WASHINGTON, D.C. — The U.S. Department of Housing and Urban Development (HUD) and the Federal Housing Administration (FHA) announced significant updates to their multifamily mortgage insurance programs, aimed at increasing financing flexibility and addressing the nationwide shortage of affordable rental housing. The changes, effective immediately, are designed to support developers and lenders in creating and preserving housing for low- and middle-income households.
“These changes to our underwriting rules will help create and preserve much-needed homes,” said HUD officials, underscoring the acute housing crisis. The revisions reflect FHA’s commitment to adapting policies to align with market demands while prioritizing affordable housing.
Key Changes to Underwriting Policies
The updates will apply to two categories of housing projects and aim to expand the reach of FHA’s multifamily programs.
- Affordable Housing Projects
For properties where units are targeted to individuals and families earning at or below 80% of the Area Median Income (AMI), FHA will now allow higher loan-to-value (LTV) and loan-to-cost (LTC) ratios. Additionally, debt service coverage ratios (DSCRs) will be lowered, enabling increased loan proceeds for developers. These changes affect mortgages insured under the 223(d)(4) and 223(f) programs, providing greater financial flexibility to expand or preserve affordable housing projects. - Middle-Income Housing
FHA has introduced new policies to support middle-income housing, a growing area of need. Properties where at least 50% of the units are targeted to households earning up to 120% of AMI will benefit from tailored underwriting thresholds. These adjustments leverage the existing FHA 221(d)(4) program to incentivize the development and substantial rehabilitation of middle-income rental housing, expanding housing opportunities for individuals and families often underserved by traditional resources.

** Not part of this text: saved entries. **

--- config.mk ---
export PLATFORM = sky130hd
export DESIGN_NAME = lpht_queue
export DESIGN_NICKNAME = d
export VERILOG_FILES = /design/src/hdl/lpht_pkg.sv /design/src/hdl/lpht_queue.sv
export SDC_FILE = /design/constraint.sdc
export NUM_CORES = 1
export LEC_CHECK = 0
export BUFFER_PORTS_ARGS = -buffer_cell sky130_fd_sc_hd__buf_2
export CAP_MARGIN = 10
export CORE_MARGIN = 2
export CORE_UTILIZATION = 55
export CTS_BUF_LIST = sky130_fd_sc_hd__clkbuf_4
export DETAILED_ROUTE_END_ITERATION = 10
export MAX_ROUTING_LAYER = met4
export PLACE_DENSITY = 0.94
export SYNTH_ARGS = -nofsm -noshare
export SYNTH_HDL_FRONTEND = slang
export SYNTH_SLANG_ARGS = --single-unit
--- constraint.sdc ---
create_clock -name clk -period 5 [get_ports clk]
set_clock_uncertainty 0.2 [all_clocks]
set_input_delay 0 -clock clk [delete_from_list [all_inputs] [get_ports clk]]
set_output_delay 0 -clock clk [all_outputs]
set_load 0.03 [all_outputs]
--- src/hdl/lpht_pkg.sv ---
// Package for the linear probing hash table: item types, status and state codes.
// Used by every module of the block; depends on nothing else.
`timescale 1ns / 1ps
`default_nettype none

package lpht_pkg;

    localparam int DEFAULT_DEPTH = 1024;
    localparam int KEY_W         = 64;
    localparam int SCORE_W       = 32;
    localparam int COUNT_OUT_W   = 11;
    localparam int MOD_BITS      = 8;
    localparam int MOD_STEPS     = KEY_W / MOD_BITS;
    localparam int MOD_CNT_W     = $clog2(MOD_STEPS);
    // The queue depth must stay a power of two so the pointers wrap naturally.
    localparam int QUEUE_DEPTH   = 2;
    localparam int QPTR_W        = $clog2(QUEUE_DEPTH);

    typedef enum logic [1:0] {
        ST_FOUND    = 2'd0,
        ST_INSERTED = 2'd1,
        ST_FULL     = 2'd2
    } status_t;

    typedef struct packed {
        logic                      cmd;
        logic [KEY_W-1:0]          key;
        logic signed [SCORE_W-1:0] new_score;
    } in_item_t;

    typedef struct packed {
        status_t                   status;
        logic signed [SCORE_W-1:0] score_out;
        logic [COUNT_OUT_W-1:0]    entry_count;
    } out_item_t;

    typedef struct packed {
        logic                      valid;
        logic [KEY_W-1:0]          key;
        logic signed [SCORE_W-1:0] score;
    } entry_t;

    typedef enum logic [1:0] {
        FR_IDLE,
        FR_MOD,
        FR_PUSH
    } front_state_t;

    typedef enum logic [1:0] {
        BK_CLEAR,
        BK_IDLE,
        BK_PROBE,
        BK_DONE
    } back_state_t;

    localparam int ITEM_W = $bits(in_item_t);

endpackage

`default_nettype wire

--- src/hdl/lpht_queue.sv ---
// Short queue between the front end and the probe engine.
// Depends on lpht_pkg for its depth.
`timescale 1ns / 1ps
`default_nettype none

module lpht_queue #(
    parameter int DATA_W = 8
) (
    input  wire logic              clk,
    input  wire logic              rst_n,
    input  wire logic              push,
    input  wire logic [DATA_W-1:0] push_data,
    output logic                   full,
    input  wire logic              pop,
    output logic [DATA_W-1:0]      pop_data,
    output logic                   empty
);
    import lpht_pkg::*;

    logic [DATA_W-1:0] slot_reg [QUEUE_DEPTH];
    logic [QPTR_W-1:0] wr_ptr_reg, rd_ptr_reg;
    logic [QPTR_W:0]   fill_reg, fill_next;
    logic              do_push, do_pop;

    assign full     = fill_reg == (QPTR_W + 1)'(QUEUE_DEPTH);
    assign empty    = fill_reg == '0;
    assign do_push  = push && !full;
    assign do_pop   = pop && !empty;
    assign pop_data = slot_reg[rd_ptr_reg];

    always_comb
    begin
        fill_next = fill_reg;
        if (do_push && !do_pop)
        begin
            fill_next = fill_reg + 1'b1;
        end
        else if (do_pop && !do_push)
        begin
            fill_next = fill_reg - 1'b1;
        end
    end

    always_ff @(posedge clk or negedge rst_n)
    begin
        if (!rst_n)
        begin
            wr_ptr_reg <= '0;
            rd_ptr_reg <= '0;
            fill_reg   <= '0;
        end
        else
        begin
            fill_reg <= fill_next;
            if (do_push)
            begin
                wr_ptr_reg <= wr_ptr_reg + 1'b1;
            end
            if (do_pop)
            begin
                rd_ptr_reg <= rd_ptr_reg + 1'b1;
            end
        end
    end

    always_ff @(posedge clk)
    begin
        if (do_push)
        begin
            slot_reg[wr_ptr_reg] <= push_data;
        end
    end

endmodule

`default_nettype wire

# After elaboration in Yosys (flattened, before gate mapping)
# Memory sizes are Yosys's and may differ from the RTL's.
# Index checks and enable logic that the tools add are counted.
word_totals:
  memories: 1
  output_inout_bits: 10
  wordCells: 23
  reg_bits: 4
  romBits: 0
  ram_bits: 16
  inputBits: 12
  latch_bits: 0
mem_list:
  columns: ["name", "words", "word_bits", "read_ports", "rd_clocked_by_memory_dff", "wr", "line", "text"]
  rows:
  - ["slot_reg", 2, 8, 1, 0, 1, "lpht_queue.sv:20", "logic [DATA_W-1:0] slot_reg [QUEUE_DEPTH];"]
op_classes:
  magnitude_cmp: 0
  reduce_logical: 10
  n_shift: 0
  n_div: 0
  n_eq_ne: 1
  muxes: 4
  bitwise: 0
  multipliers: 0
  addsub: 4
op_table:
  columns: ["operator", "count"]
  rows:
  - ["$logic_and 1x1->1", 4]
  - ["$logic_not 1->1", 4]
  - ["$mux 2", 2]
  - ["$add 1x1->1 const B", 2]
  - ["$add 2x1->2 const B", 1]
  - ["$eq 2x2->1 const B", 1]
  - ["$logic_not 2->1", 1]
  - ["$mux 1", 2]
  - ["$reduce_bool 2->1", 1]
  - ["$sub 2x1->2 const B", 1]

# Logic depth before layout (Yosys ltp)
# Gate-level depths: netlist (run 1).
logic_depth:
  depth_word: 7
  mapped_depth: 7
  mapped_depth_nobuf: 7

# Worst setup path before layout (run 1)
# OpenSTA, ideal clock, no wires.
synth_timing:
  path_kind: "register to register"
  start: "register fill_reg[0]"
  end: "memory slot_reg[0][0] (enable)"
  path_stages_with_launch: 4
  t_arrival_ps: 1022
  setup_ps: 370
  n_path_buf: 0
  slack_ps: 3408
  required_time_ps: 4430
  period_less_slack_ps: 1592
  cell_sequence: "dfrtp_1 nand2b_1 nand2_2 nor2_1"
synth_between:
  elab_chain_len: 5
synth_lines:
  columns: ["element", "line", "text"]
  rows:
  - ["start, declared", "lpht_queue.sv:22", "logic [QPTR_W:0] fill_reg, fill_next;"]
  - ["start signal, assigned", "lpht_queue.sv:54", "fill_reg <= fill_next;"]
  - ["$eq 2x2->1", "lpht_queue.sv:25", "assign full = fill_reg == (QPTR_W + 1)'(QUEUE_DEPTH);"]
  - ["$logic_not 1->1", "lpht_queue.sv:27", "assign do_push = push && !full;"]
  - ["$logic_and 1x1->1", "lpht_queue.sv:27", null]
  - ["$mux 1", "lpht_queue.sv:68", "if (do_push)"]
  - ["$mux 1 (implied by the code)", "lpht_queue.sv:70", "slot_reg[wr_ptr_reg] <= push_data;"]
  - ["end, declared", "lpht_queue.sv:20", null]
# No other way between the ends.

# Worst setup path in the final report (run 1)
layout_timing:
  start: "register fill_reg[0]"
  end: "memory slot_reg[0][1] (enable)"
# Same word-level chain as after synthesis.

==> results of run 1 <==
==> kinds of logic after synthesis <==
group,after synthesis
buffers and inverters,3
and+or+nand+nor,6
AOI/OAI and AO/OA,1
xor gates and xnor gates,5
adders and majority gates,1
DFF,20
muxes,8
==> stage by stage <==
step	instances	hold WS (ps)	total power, uW	area, sq um	utilization [%]
after floorplan	44	-496	443	782	-
after global placement	79	-390	492	901	68.4
after detailed placement	79	-392	498	901	68.4
after CTS	95	215	585	1050	79.8
after global routing	95	206	617	1050	79.8
final	95	213	582	1050	79.8
==> per-layer routing <==
metal / wire (microns) / vias up / track usage, %
met5: 0 / - / -
met4: 42 / 0 / 13.5
met3: 53 / 5 / 3.91
met2: 613 / 14 / 27.2
met1: 514 / 212 / 19.3
li1: - / 231 / -
==> final cells by class <==
class | instances | area, sq um | share of cell area, %
Clock buffer | 4 | 30.0 | 2.86
Tap cell | 15 | 18.8 | 1.79
Inverter | 2 | 7.51 | 0.714
Sequential cell | 20 | 581 | 55.2
Multi-Input combinational cell | 21 | 189 | 18.0
Timing Repair Buffer | 33 | 225 | 21.4
==> power groups by stage <==
stage / Combinational (uW) / Sequential, uW / Clock (uW)
5_1_grt: 249 / 276 / 91.6
6_report: 231 / 269 / 81.9
4_1_cts: 233 / 270 / 81.8
3_3_place_gp: 222 / 270 / 0
2_1_floorplan: 189 / 254 / 0
3_5_place_dp: 225 / 273 / 0
==> placed cells by master, fill, tap and decap left out <==
cell	synthesis	final
dlygate4sd3_1	0	12
xnor2_2	1	1
and3_1	1	1
xor2_1	2	2
buf_2	1	21
nand2_2	1	1
mux2_2	2	2
nor2_1	3	3
edfxtp_1	16	16
dfrtp_1	4	4
inv_1	2	2
mux2_1	6	6
ha_1	1	1
nand2b_1	1	1
clkbuf_4	0	4
xnor2_1	2	2
o21ai_1	1	1
==> final timing paths <==
check / end / slack (ps) / cells past startpoint
worst max register to register: slot_reg[0][1] / 3240 / 3
worst min register to register: wr_ptr_reg / 330 / 1
worst min-delay path: slot_reg[1][4] / 210 / 2
worst max-delay path: slot_reg[0][1] / 3240 / 3
max in group asynchronous: wr_ptr_reg / 4030 / 3
min in group asynchronous: rd_ptr_reg / 400 / 3
==> repair_timing <==
| item | CTS | global route |
|---|---|---|
| hold buffers | 12 | 0 |
| hold endpoints to repair | 23 | 0 |
| endpoints found under the setup margin | 0 | 0 |
==> critical path, stage by stage, from the launching register on <==
cell and delay (ps):
dfrtp_1 440, nand2b_1 180, nand2_2 100, nor2_1 500
==> flow_summary_export.csv, run 1 <==
group,metric,value,unit
grt,grt_pass1_wl,2050,microns
synthesis,yosysMostFrequentCell,"edfxtp_1",
floorplan,coreArea,1320,sq um
power,pwr-share-seq,46.2,%
synthesis,synthArstFlopShare,20.0,%
sta,rsz0062_at_grt,"no",
power,switching_share,37.9,%
drt,drt-initial-drc-count,6,
clock_tree,numCtsBuffers,3,
synthesis,syn_inst,44,
layout,largest_reg_flops,16,
sta,hold_viol_final,0,
critical_path,critPathKind,"reg2reg",
sta,slew-limit-headroom,57.5,%
critical_path,critPathRequiredTime,4740,ps
clock_tree,post-cts-setup-buffers,0,
synthesis,synth_seq_area_share,74.2,%
synthesis,yosys.area_share.simple,3.84,%
power,p_leak,0.000443,uW
critical_path,endpoint_kind,"flop",
critical_path,crit_start,"fill_reg[0]",
drt,drc_errors,0,
critical_path,cp.arrival,1510,ps
grt,gr-usage-all-layers,17.5,%
floorplan,dieWidth,41.7,microns
sta,fin_crit_sh,35.3,%
layout,diodes,0,
layout,final_nets,94,
place,place_ws,3220,ps
power,power_density,554,nW/um^2
drt,dr.pass1.iters,3,
clock_tree,clk-insertion-delay-late,300,ps
synthesis,yosysTopAreaCellShare,61.4,%
sta,max_freq,567,MHz
power,p_comb_share,39.7,%
synthesis,synth-xor-area-share,6.56,%
critical_path,worstPathMaxFanout,8,
drt,vias,462,
power,switchingPower,221,uW
place,dp_hpwl,802,microns
grt,grt_pass1_vias,473,
power,power.internal,362,uW
clock_tree,cts_buffer_depth,2,
layout,drive_gt1_share,36.3,%
floorplan,start_util,59.4,%
synthesis,synth_top_family_by_area,"multiplexers",
power,power_frac_clock,14.1,%
min_path,hold_class,"in2reg",
synthesis,ys_ff_latch,20,
synthesis,synth_area_leaders,"edfxtp_1 61%, dfrtp_1 13%, mux2_1 8.6%",
floorplan,dieArea,1740,sq um
synthesis,yosys_warnings,0,
clock_tree,htreeDepth,1,
floorplan,die_y,41.7,microns
synthesis,synth_adder_area_share,1.60,%
drt,vias_per_cell,4.86,
layout,area_growth,34.4,%
critical_path,start_kind,"flop",
sta,setup_tns,0,ps
sta,setup_ws,3240,ps
sta,setup_viol_count_final,0,
place,gp_congestion,0.636,
synthesis,synth_compound_area_share,0.640,%
clock_tree,clk_pin_slew,100,ps
synthesis,yosys.area.top_type,"edfxtp_1",
synthesis,synth_nets,57,
clock_tree,ctsResizeCount,0,
grt,grt_start_max_net_pins,12,
synthesis,avgSynthCellArea,17.8,sq um
critical_path,r2r_start,"fill_reg[0]",
synthesis,yosys-mux-area-fraction,11.5,%
sta,tightest_slew,636,ps
synthesis,syn_area,782,sq um
floorplan,io_pins,22,
clock_tree,cts_sinks,20,
grt,overflow,0,
place,portBuffers,21,
clock_tree,cts_root_buf,"clkbuf_4",
grt,grt_antenna_before_repair,0,
outcome,outcome,"complete, no violations",
sta,min_period,1760,ps
drt,route.antenna.remaining_nets,0,
synthesis,ys_types,15,
clock_tree,cts_tree,"done",
power,peakVddDrop,0.000359,V
synthesis,yosys_most_used_dff,"edfxtp_1",
min_path,hp-start,"push_data[4]",
synthesis,synth_edf_count,16,
drt,routedWlPerCell,12.9,microns
floorplan,rows,13,
drt,wl,1220,microns
layout,nFillCells,75,
sta,slew_viol_final,0,
flow_run,cap_viol_max_count,0,
synthesis,synth_common_cells,"16 x edfxtp_1, 6 x mux2_1, 4 x dfrtp_1",
Note: power is estimated with default switching activity, not from simulation.
==> run 2: changes to the inputs <==
- ABC_AREA: not set -> 1
- CORE_UTILIZATION: 55 -> 47
- PLACE_DENSITY: 0.94 -> 0.86
- clock period: 5 -> 1.5 ns (I/O delays scaled with it)
==> run 2 against run 1 <==
The run now ends with setup timing left. Setup slack got worse by 3300 ps. First-iteration DRC count is 67% higher. Sequential share of layout area decreased by 5.6 points. Non-clock buffer count increased by 4. Cell area increased by 12%. Critical path depth grew 4. Clock power grew to 3.2 times the previous value. Total power grew to 4.0 times the previous value.
==> flow_summary_export.csv, run 2 <==
group,metric,value,unit
critical_path,cp.arrival,1570,ps
power,p_comb_share,50.4,%
clock_tree,cts_sinks,20,
drt,vias_per_cell,5.25,
critical_path,slowest_delay,460,ps
synthesis,syn_inst,73,
place,gp_congestion,0.883,
layout,diodes,0,
clock_tree,clk_pin_slew,110,ps
synthesis,ys_types,14,
power,peakVddDrop,0.00118,V
layout,final_cells,129,
clock_tree,cts_root_buf,"clkbuf_4",
critical_path,crit_family,"flip-flops",
sta,min_period,1530,ps
grt,grt_start_max_net_pins,12,
critical_path,worstPathCellList,"inv_2, nor2_4, nor2_4, ha_4, inv_2, nand4_1, nand2_1",
critical_path,cp.buffers_inverters,2,
layout,regArea,584,sq um
synthesis,synth_edf_count,16,
clock_tree,clk-insertion-delay-late,300,ps
drt,route.antenna.remaining_nets,0,
outcome,outcome,"complete, but fails checks",
power,switchingPower,1050,uW
layout,area_growth,45.3,%
grt,grt_pass1_vias,583,
place,place_ws,-129,ps
sta,rsz0062_at_grt,"yes",
grt,grt_pass1_wl,2550,microns
layout,multiInputGateArea,243,sq um
power,pwr-share-seq,38.4,%
critical_path,critPathKind,"reg2reg",
synthesis,synth_area_leaders,"edfxtp_1 59%, nand2_1 15%, dfrtp_1 12%",
critical_path,crit_slowest_cell,"dfrtp_2",
clock_tree,cts_tree,"done",
sta,setup_ws,-30.0,ps
floorplan,io_pins,22,
layout,drive_gt1_share,38.1,%
place,portBuffers,21,
synthesis,yosysMostFrequentCell,"nand2_1",
synthesis,synthArstFlopShare,20.0,%
flow_run,cap_viol_max_count,0,
layout,layout_common_cells,"32 x nand2_1, 21 x buf_2, 16 x edfxtp_1",
outcome,violations,"setup timing",
sta,fin_crit_sh,102,%
sta,slew_viol_final,0,
clock_tree,htreeDepth,1,
place,dp_cells,110,
sta,slew-limit-headroom,80.0,%
floorplan,die_y,45.5,microns
layout,nFillCells,95,
drt,dr.pass1.iters,4,
power,p_leak,0.000534,uW
critical_path,critPathRequiredTime,1540,ps
min_path,hold_class,"in2reg",
power,switching_share,44.6,%
sta,setup_viol_count_final,1,
critical_path,endpoint_kind,"flop",
synthesis,yosys.area.top_type,"edfxtp_1",
synthesis,synth_nets,86,
clock_tree,cts_buffer_depth,2,
floorplan,dieWidth,45.5,microns
grt,overflow,0,
grt,grt_antenna_before_repair,0,
drt,drt-initial-drc-count,10,
sta,tightest_slew,299,ps
power,power_frac_clock,11.2,%
drt,vias,677,
grt,gr-usage-all-layers,18.7,%
critical_path,worstPathMaxFanout,4,
layout,final_nets,127,
floorplan,coreArea,1560,sq um
floorplan,dieArea,2070,sq um
layout,postLayoutCoreUtil,75.4,%
synthesis,yosysTopAreaCellShare,59.4,%
drt,drc_errors,0,
layout,mostFrequentLayoutCell,"nand2_1",
clock_tree,numCtsBuffers,3,
floorplan,rows,14,
power,power.internal,1300,uW
critical_path,start_kind,"flop",
synthesis,synth_common_cells,"33 x nand2_1, 16 x edfxtp_1, 7 x inv_1",
floorplan,start_util,51.9,%
synthesis,ys_ff_latch,20,
layout,largest_reg_flops,16,
synthesis,syn_area,810,sq um
power,power_density,2000,nW/um^2
synthesis,synth_seq_area_share,71.7,%
sta,max_freq,654,MHz
synthesis,avgSynthCellArea,11.1,sq um
synthesis,yosys_most_used_dff,"edfxtp_1",
drt,wl,1770,microns
drt,routedWlPerCell,13.8,microns
place,dp_hpwl,1070,microns
sta,hold_viol_final,0,
synthesis,yosys_warnings,0,
-- run 2: cell types whose count changed in the layout (fill, tap and decap cells not counted), sizes merged, moves of 2 or more --
cell / delta
xnor2: -2
nand2: +32
buf: +4
xor2: -2
inv: +6
mux2: -8
-- run 2: what timing repair did --
action | 4_1_cts | 5_1_grt
endpoints found under the hold margin | 22 | 0
gates resized for setup | 4 | 12
setup buffers | 0 | 3
hold buffers | 12 | 0
pin swaps | 0 | 6
setup endpoints to repair | 26 | 20
-- run 2: per-layer routing --
layer  share of wire, %  track usage (%)  vias to the layer above
met5                  0                -                        -
li1                   -                -                      319
met4                5.1             10.6                        0
met1                 39             22.4                      315
met2                 52             29.9                       28
met3                4.2             2.78                       15
-- run 2: final cells by class --
cell class / count / share of cell area (%)
sequential: 20 / 49.7
timing repair buffer: 37 / 22.8
clock buffer: 3 / 1.91
multi-input combinational: 44 / 20.6
tap: 16 / 1.70
inverter: 8 / 2.98
clock inverter: 1 / 0.319
-- run 2: worst paths after layout --
check / start / to / slack (ps) / depth (start not counted)
max: fill_reg[1] / fill_reg[1] / -30 / 7
min: push_data[3] / slot_reg[0][3] / 220 / 2
max reg2reg: fill_reg[1] / fill_reg[1] / -30 / 7
min reg2reg: wr_ptr_reg / wr_ptr_reg / 310 / 2
max in group asynchronous: rst_n / rd_ptr_reg / 520 / 3
min in group asynchronous: rst_n / fill_reg[0] / 380 / 3
-- run 2: stage by stage --
stage               power [uW]  TNS (ps)  instance area, sq um  hold WS (ps)
finish                    2350     -30.0                  1180           216
floorplan                 1550     -44.6                   818          -496
detailed placement        1830     -1220                   946          -385
CTS                       2120     -46.3                  1100           206
global placement          1770     -27.3                   946          -388
global route              2460      -286                  1180           220
-- run 2: logic make-up after synthesis --
kind of cell | share of synthesized area (%)
AO/OA/AOI/OAI | 1.24
flip-flops | 71.7
AND/OR/NAND/NOR | 20.1
adder cells (fa/ha/maj) | 1.55
buffers and inverters | 4.33
XOR/XNOR | 1.08
-- run 2: worst register-to-register path: stages, from the launching register on --
cell and delay [ps]:
dfrtp_2 460, inv_2 110, nor2_4 50, nor2_4 150, ha_4 230, inv_2 70
nand4_1 110, nand2_1 90
-- run 2: power by group through the flow --
stage	Clock, uW	Sequential (uW)	Combinational (uW)
6_report	262	902	1180
5_1_grt	288	916	1260
4_1_cts	262	887	969
3_5_place_dp	0	897	928
3_3_place_gp	0	886	888
2_1_floorplan	0	847	698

Collaborative Approach and Immediate Impact
The changes result from close collaboration between FHA and multifamily housing stakeholders, including lenders, developers, and affordable housing providers. HUD Deputy Assistant Secretary Ethan Handelman praised the engagement, stating, “We’re grateful for the thoughtful insights shared through meetings and public feedback that shaped these policies.”
The adjustments aim to make FHA-insured financing more competitive in today’s market, reducing up-front costs for developers and accelerating the creation of affordable housing units. Developers will be able to access funds more easily, particularly in projects with rent-assisted or income-restricted units, while middle-income households will see more rental opportunities within reach in high-demand areas.
These changes align with the Biden-Harris Administration’s commitment to expanding the national housing supply through innovative policies and partnerships. Strengthened by collaboration with private and nonprofit stakeholders, the updated FHA requirements are expected to play a key role in addressing housing shortages and building resilient communities for years to come.